▸ **Data supplied**
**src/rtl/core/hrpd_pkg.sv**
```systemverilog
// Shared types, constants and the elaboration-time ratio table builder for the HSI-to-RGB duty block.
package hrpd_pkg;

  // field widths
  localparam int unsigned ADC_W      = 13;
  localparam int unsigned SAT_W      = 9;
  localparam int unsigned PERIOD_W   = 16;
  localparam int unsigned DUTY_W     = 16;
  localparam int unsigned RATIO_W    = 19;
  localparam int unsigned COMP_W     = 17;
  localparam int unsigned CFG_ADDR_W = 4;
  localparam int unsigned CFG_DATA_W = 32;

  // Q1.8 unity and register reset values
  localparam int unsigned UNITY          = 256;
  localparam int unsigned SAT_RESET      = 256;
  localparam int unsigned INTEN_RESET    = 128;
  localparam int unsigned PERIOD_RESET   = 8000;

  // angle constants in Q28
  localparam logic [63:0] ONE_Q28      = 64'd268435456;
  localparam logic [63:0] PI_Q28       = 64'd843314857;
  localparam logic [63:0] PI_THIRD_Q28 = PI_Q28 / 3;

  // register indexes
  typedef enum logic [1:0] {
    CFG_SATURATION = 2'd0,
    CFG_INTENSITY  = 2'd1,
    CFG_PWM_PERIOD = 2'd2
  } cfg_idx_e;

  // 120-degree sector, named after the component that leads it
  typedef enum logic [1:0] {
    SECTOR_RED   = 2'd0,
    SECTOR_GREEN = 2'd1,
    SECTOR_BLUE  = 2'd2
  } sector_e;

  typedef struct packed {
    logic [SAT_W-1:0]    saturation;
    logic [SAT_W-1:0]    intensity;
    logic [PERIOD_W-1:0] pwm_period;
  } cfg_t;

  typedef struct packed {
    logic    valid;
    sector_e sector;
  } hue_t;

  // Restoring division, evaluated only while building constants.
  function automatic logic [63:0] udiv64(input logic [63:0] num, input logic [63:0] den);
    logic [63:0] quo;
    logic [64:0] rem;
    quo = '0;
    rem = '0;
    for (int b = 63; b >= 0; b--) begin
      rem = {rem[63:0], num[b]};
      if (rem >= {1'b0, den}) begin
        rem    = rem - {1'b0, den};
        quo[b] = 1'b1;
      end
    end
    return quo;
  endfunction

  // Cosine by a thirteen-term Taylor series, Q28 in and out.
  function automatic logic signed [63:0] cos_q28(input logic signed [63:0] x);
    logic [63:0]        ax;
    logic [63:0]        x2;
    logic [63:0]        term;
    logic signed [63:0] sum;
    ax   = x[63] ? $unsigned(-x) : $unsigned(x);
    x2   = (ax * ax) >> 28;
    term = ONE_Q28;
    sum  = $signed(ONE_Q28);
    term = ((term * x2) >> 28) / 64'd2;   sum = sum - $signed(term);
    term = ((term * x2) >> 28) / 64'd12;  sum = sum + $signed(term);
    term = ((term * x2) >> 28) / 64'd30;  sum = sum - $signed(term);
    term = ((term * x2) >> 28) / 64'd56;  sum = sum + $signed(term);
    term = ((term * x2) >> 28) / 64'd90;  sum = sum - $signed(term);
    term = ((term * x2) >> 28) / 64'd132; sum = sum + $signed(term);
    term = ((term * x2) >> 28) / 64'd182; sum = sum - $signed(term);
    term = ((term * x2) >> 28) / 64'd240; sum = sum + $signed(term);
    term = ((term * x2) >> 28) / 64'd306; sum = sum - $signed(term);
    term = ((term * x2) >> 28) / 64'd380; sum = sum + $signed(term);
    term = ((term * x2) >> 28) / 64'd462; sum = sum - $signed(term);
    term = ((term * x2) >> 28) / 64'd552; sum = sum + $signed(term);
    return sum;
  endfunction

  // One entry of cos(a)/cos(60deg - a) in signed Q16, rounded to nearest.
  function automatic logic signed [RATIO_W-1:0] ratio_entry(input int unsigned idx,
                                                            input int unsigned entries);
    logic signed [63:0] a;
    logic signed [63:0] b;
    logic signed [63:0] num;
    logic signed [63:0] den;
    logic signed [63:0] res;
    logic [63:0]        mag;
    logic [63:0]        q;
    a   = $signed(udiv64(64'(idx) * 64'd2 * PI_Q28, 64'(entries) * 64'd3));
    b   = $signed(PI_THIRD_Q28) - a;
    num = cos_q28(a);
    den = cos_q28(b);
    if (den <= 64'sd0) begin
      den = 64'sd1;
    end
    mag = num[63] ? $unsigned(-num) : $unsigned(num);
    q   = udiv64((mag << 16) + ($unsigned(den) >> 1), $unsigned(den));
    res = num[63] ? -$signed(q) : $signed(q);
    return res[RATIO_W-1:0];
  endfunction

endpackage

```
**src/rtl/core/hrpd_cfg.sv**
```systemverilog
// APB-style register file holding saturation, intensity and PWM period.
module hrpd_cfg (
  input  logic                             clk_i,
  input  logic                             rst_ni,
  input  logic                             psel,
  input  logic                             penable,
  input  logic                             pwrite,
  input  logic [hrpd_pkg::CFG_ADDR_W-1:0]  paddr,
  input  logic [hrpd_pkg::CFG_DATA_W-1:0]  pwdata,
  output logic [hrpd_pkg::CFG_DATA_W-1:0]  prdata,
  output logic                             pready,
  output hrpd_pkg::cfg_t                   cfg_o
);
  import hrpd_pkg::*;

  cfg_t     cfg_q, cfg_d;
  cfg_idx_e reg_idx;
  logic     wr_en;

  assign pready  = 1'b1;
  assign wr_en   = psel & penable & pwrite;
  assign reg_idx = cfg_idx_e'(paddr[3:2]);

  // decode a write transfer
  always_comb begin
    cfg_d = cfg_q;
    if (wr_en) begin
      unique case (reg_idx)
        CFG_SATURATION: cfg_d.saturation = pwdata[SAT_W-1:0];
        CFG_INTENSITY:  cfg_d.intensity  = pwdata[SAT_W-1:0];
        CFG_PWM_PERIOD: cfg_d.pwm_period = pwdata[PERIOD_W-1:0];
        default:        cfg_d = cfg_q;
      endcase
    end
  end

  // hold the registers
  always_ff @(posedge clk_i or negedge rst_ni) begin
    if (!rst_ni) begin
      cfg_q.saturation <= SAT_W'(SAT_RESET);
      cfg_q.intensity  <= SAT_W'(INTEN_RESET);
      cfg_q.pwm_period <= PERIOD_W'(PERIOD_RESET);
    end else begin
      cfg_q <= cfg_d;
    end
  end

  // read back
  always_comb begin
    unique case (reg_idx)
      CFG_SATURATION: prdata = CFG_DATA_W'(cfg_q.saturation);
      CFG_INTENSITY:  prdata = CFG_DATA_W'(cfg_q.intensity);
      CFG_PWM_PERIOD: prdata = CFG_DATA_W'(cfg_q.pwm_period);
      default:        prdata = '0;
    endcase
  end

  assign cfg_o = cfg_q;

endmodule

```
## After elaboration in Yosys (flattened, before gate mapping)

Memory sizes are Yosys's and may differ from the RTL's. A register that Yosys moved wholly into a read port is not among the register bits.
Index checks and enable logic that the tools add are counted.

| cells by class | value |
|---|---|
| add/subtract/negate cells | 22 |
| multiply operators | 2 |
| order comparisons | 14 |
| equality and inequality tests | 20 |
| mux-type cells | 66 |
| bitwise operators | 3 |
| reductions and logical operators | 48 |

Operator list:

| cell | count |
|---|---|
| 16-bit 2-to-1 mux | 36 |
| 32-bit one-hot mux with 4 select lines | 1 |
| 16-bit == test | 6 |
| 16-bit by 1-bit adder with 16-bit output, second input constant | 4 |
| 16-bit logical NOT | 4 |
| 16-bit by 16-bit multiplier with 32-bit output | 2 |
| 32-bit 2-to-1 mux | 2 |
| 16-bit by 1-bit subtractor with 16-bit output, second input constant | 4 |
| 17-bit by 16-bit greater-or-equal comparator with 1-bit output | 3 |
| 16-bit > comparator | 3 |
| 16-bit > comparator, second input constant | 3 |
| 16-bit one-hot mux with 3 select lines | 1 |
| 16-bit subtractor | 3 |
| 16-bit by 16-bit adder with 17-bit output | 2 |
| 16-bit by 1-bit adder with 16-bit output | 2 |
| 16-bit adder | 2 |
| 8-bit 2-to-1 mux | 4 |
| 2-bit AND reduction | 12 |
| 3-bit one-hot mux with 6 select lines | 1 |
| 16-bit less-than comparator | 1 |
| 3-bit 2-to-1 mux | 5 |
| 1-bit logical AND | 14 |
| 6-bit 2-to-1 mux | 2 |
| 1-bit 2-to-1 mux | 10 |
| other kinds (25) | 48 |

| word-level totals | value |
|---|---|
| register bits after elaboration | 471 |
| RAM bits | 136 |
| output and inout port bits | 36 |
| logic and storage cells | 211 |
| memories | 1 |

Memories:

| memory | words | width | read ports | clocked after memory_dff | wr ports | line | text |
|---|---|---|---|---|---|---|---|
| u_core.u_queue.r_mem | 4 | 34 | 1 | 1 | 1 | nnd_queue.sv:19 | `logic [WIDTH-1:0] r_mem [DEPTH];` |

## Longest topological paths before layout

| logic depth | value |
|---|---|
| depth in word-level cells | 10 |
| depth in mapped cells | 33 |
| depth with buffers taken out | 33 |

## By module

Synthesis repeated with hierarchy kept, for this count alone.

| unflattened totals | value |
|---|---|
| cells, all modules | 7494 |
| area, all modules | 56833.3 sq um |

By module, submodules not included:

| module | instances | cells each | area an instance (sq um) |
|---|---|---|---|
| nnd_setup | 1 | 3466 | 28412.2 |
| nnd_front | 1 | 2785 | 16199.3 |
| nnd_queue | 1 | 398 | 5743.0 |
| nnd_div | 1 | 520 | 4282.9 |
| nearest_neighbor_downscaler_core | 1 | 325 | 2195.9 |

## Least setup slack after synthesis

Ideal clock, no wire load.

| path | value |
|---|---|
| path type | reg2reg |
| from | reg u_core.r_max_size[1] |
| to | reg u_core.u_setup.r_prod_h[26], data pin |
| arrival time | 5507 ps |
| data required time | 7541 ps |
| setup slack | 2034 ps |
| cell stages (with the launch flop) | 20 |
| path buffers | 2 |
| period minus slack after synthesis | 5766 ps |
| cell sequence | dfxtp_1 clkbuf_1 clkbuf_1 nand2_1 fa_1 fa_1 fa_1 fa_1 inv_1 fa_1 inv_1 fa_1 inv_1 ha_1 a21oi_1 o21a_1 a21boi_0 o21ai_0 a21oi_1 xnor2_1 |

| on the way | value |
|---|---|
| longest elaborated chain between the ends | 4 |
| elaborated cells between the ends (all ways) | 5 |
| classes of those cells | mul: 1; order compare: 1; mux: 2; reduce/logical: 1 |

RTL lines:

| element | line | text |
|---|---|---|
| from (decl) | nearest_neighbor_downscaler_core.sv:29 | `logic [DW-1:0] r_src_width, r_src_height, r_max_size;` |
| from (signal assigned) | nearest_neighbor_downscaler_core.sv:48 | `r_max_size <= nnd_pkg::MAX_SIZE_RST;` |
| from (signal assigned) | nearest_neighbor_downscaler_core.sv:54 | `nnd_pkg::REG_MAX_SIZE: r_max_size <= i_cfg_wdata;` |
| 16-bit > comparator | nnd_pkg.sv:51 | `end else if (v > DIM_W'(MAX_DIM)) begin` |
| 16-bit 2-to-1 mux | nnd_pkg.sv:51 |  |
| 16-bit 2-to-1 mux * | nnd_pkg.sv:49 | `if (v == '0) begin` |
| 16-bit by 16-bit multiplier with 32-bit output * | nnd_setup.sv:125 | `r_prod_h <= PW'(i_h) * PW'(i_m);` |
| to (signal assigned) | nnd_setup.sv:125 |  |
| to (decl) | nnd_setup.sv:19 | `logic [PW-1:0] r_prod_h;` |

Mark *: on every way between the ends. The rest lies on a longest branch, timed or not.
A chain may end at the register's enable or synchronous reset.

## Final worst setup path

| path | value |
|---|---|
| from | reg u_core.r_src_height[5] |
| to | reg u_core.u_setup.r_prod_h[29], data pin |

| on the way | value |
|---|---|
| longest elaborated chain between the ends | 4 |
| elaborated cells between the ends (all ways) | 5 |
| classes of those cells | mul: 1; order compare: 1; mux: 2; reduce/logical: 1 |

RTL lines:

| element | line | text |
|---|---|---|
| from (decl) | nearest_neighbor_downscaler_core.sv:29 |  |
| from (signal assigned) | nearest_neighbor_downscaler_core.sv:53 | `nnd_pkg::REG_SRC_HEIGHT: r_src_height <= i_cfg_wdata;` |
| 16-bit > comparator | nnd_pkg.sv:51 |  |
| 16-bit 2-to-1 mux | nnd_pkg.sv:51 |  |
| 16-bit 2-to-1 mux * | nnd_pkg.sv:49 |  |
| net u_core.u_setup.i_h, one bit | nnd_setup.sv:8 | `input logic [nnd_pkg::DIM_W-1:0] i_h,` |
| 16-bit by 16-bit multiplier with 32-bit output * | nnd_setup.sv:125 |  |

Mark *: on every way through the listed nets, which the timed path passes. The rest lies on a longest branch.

▸ **Problem statement**
Beginning with the line in which "assigned) | nearest_neighbor_downscaler_core.sv:54" appears, set down each line through the last one in the listing, unchanged and with no extras.

▸ **Response area**
| from (signal assigned) | nearest_neighbor_downscaler_core.sv:54 | `nnd_pkg::REG_MAX_SIZE: r_max_size <= i_cfg_wdata;` |
| 16-bit > comparator | nnd_pkg.sv:51 | `end else if (v > DIM_W'(MAX_DIM)) begin` |
| 16-bit 2-to-1 mux | nnd_pkg.sv:51 |  |
| 16-bit 2-to-1 mux * | nnd_pkg.sv:49 | `if (v == '0) begin` |
| 16-bit by 16-bit multiplier with 32-bit output * | nnd_setup.sv:125 | `r_prod_h <= PW'(i_h) * PW'(i_m);` |
| to (signal assigned) | nnd_setup.sv:125 |  |
| to (decl) | nnd_setup.sv:19 | `logic [PW-1:0] r_prod_h;` |

Mark *: on every way between the ends. The rest lies on a longest branch, timed or not.
A chain may end at the register's enable or synchronous reset.

## Final worst setup path

| path | value |
|---|---|
| from | reg u_core.r_src_height[5] |
| to | reg u_core.u_setup.r_prod_h[29], data pin |

| on the way | value |
|---|---|
| longest elaborated chain between the ends | 4 |
| elaborated cells between the ends (all ways) | 5 |
| classes of those cells | mul: 1; order compare: 1; mux: 2; reduce/logical: 1 |

RTL lines:

| element | line | text |
|---|---|---|
| from (decl) | nearest_neighbor_downscaler_core.sv:29 |  |
| from (signal assigned) | nearest_neighbor_downscaler_core.sv:53 | `nnd_pkg::REG_SRC_HEIGHT: r_src_height <= i_cfg_wdata;` |
| 16-bit > comparator | nnd_pkg.sv:51 |  |
| 16-bit 2-to-1 mux | nnd_pkg.sv:51 |  |
| 16-bit 2-to-1 mux * | nnd_pkg.sv:49 |  |
| net u_core.u_setup.i_h, one bit | nnd_setup.sv:8 | `input logic [nnd_pkg::DIM_W-1:0] i_h,` |
| 16-bit by 16-bit multiplier with 32-bit output * | nnd_setup.sv:125 |  |

Mark *: on every way through the listed nets, which the timed path passes. The rest lies on a longest branch.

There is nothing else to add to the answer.